Surpresa transatlântica: documentado o voo direto mais longo de um inseto
Borboletas fizeram um voo de mais de quatro mil quilômetros sem paradas. Este é o primeiro registro documentado da travessia transatlântica de insetos. Veja as informações.
Pela primeira vez, os cientistas registraram insetos atravessando um oceano inteiro. E não é um inseto qualquer, mas borboletas pintadas (Vanessa cardui). Após cuidadosas observações e estudos genéticos, foi determinado que os exemplares encontrados na América do Sul nasceram na Europa. Portanto, eles voaram por todo o Oceano Atlântico, uma distância de aproximadamente 4.200 km.
Os pesquisadores já sabiam que as borboletas pintadas eram insetos migratórios entre a Europa e a África. Em algumas dessas viagens puderam percorrer quase 15 mil quilômetros, mas com paradas noturnas para descansar e se alimentar. Cruzar o Atlântico é outra história. São vários dias de voo contínuo, sem pouso nem alimentação.

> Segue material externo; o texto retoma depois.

This design comes from an exercise in tuning for small area, a short achievable clock period and few clock cycles on the open sky130 flow, not from production work.
The RTL was checked by simulation tests, not by an equivalence proof against the original design.
No activity file was given, so power comes from the tool's default toggle rates.

===== design/flow/flow/run.sh =====
#!/bin/bash
# Standard ORFS layout (the standard.sh: unchanged synthesis and steps), with
# - the port buffers that buffer_ports adds made buf_4 instead of its default
#   (a slow delay buffer), so input and output paths start from a fast buffer.
set -euo pipefail
export SETUP_SLACK_MARGIN=8.7
export BUFFER_PORTS_ARGS="-buffer_cell sky130_fd_sc_hd__buf_4"
bash standard.sh > standard_make.log 2>&1

===== design/flow/standard.sh =====
#!/bin/bash
# synth_recipe.tcl (not shown) runs the flow's synth.tcl, then flattens the netlist and writes it again
# the make line also repeats each setting of config.mk as NAME=value (left out here)
make -C /OpenROAD-flow-scripts/flow DESIGN_CONFIG=/design/flow/config.mk WORK_HOME=/design/flow/orfs CLKGATE_MAP_FILE= SYNTH_SCRIPT=/design/flow/synth_recipe.tcl "${@:-finish}"

===== design/flow/config.mk =====
export PLATFORM = sky130hd
export DESIGN_NAME = chip8_cpu
export DESIGN_NICKNAME = chip8_cpu
export VERILOG_FILES = /design/flow/design.v
export SDC_FILE = /design/flow/constraint.sdc
export NUM_CORES = 4
export LEC_CHECK = 0
export CAP_MARGIN = 20
export CORE_MARGIN = 2
export CORE_UTILIZATION = 60
export CTS_BUF_LIST = sky130_fd_sc_hd__clkbuf_8
export CTS_CLUSTER_DIAMETER = 50
export CTS_CLUSTER_SIZE = 16
export SLEW_MARGIN = 20

===== design/flow/constraint.sdc =====
create_clock -name core_clock -period 12.0 [get_ports {clk}]
set_input_delay 2.4000 -clock core_clock [delete_from_list [all_inputs] [get_ports {clk}]]
set_output_delay 2.4000 -clock core_clock [all_outputs]
set_load 0.01 [all_outputs]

Como isso foi possível?
Detetives de borboletas
A primeira grande evidência desta viagem titânica surgiu em 2013, quando Gerard Talavera, biólogo evolucionista do Instituto Botânico de Barcelona, avistou um grupo de borboletas pintadas com as asas destruídas e cheias de buracos em uma praia da Guiana Francesa. Essa descoberta o intrigou, já que a América do Sul não é o habitat desse inseto.
Como provar que um inseto poderia cruzar o oceano? Acompanhar a migração desses pequenos seres por distâncias tão grandes é quase impossível. Eles não podem ser etiquetados ou equipados com chips ou câmeras como outros animais. Os cientistas se baseiam frequentemente em testemunhos de observadores amadores de insetos e na cobertura de radar para estudar os movimentos de grandes massas de insetos, mas estes métodos são limitados.
Talavera e seus colegas tiveram que ser criativos para encontrar formas de registrar a jornada da borboleta. Uma tarefa que levou quase 10 anos para ser resolvida, mas que valeu a pena.
Um problema difícil de resolver
Para descobrir como as borboletas pintadas chegaram à Guiana Francesa, os pesquisadores reuniram várias evidências. Primeiro, eles sequenciaram os genomas das borboletas sul-americanas, o que revelou que elas estavam intimamente relacionadas com populações da Europa e da África. Isto também descartou a teoria inicial da equipe de que as borboletas vieram da América do Norte, o local mais próximo onde normalmente são encontradas.
Depois, eles também analisaram o DNA de grãos de pólen encontrados nos corpos dos insetos, que eram de plantas encontradas apenas na região do Sahel, na África. Isso sugere que eles realmente cruzaram o Oceano Atlântico. E para reforçar esta hipótese, eles estudaram isótopos de hidrogênio e estrôncio em asas de borboletas e descobriram que eram exclusivas da Europa Ocidental.
Não havia mais dúvidas de que a borboleta havia atravessado todo o oceano. Mas atravessar o Atlântico consome muita energia, como é possível voar tamanha distância sem parar e sem se alimentar?
A chave estava no vento
Depois de várias simulações e estudos, a equipe de cientistas determinou que, em condições normais, este tipo de borboleta só poderia ter voado uma distância de 780 km antes de esgotar toda a sua gordura e, portanto, toda a sua energia.
As borboletas só conseguiram completar este voo através de uma estratégia que alternou entre o esforço mínimo para evitar cair no mar, facilitado pelos ventos crescentes, e o voo ativo, que exige maior consumo de energia - Eric Toro-Delgado, coautor do estudo.
A equipe revisou os dados do vento para entender melhor as condições no momento da travessia. “As borboletas só conseguiram completar esse voo usando uma estratégia que alternava entre o esforço mínimo para evitar cair no mar, facilitado pelos ventos crescentes, e o voo ativo, que exige maior consumo de energia”, afirma o coautor do estudo, Eric Toro-Delgado.
Graças às correntes de vento que sobem do Saara e transportam a poeira da África para a América do Sul, as borboletas puderam deslizar por essas rápidas vias aéreas e fazer sua jornada extraordinária com o mínimo de esforço. E mesmo levando isso em conta, ainda é uma grande conquista para esses pequenos insetos, considerando que a viagem transatlântica deve ter durado entre 5 e 8 dias.
Referência da notícia:
Suchan, T. et al. A trans-oceanic flight of over 4,200 km by painted lady butterflies. Nature Communications, v. 15, n. 5205, 2024.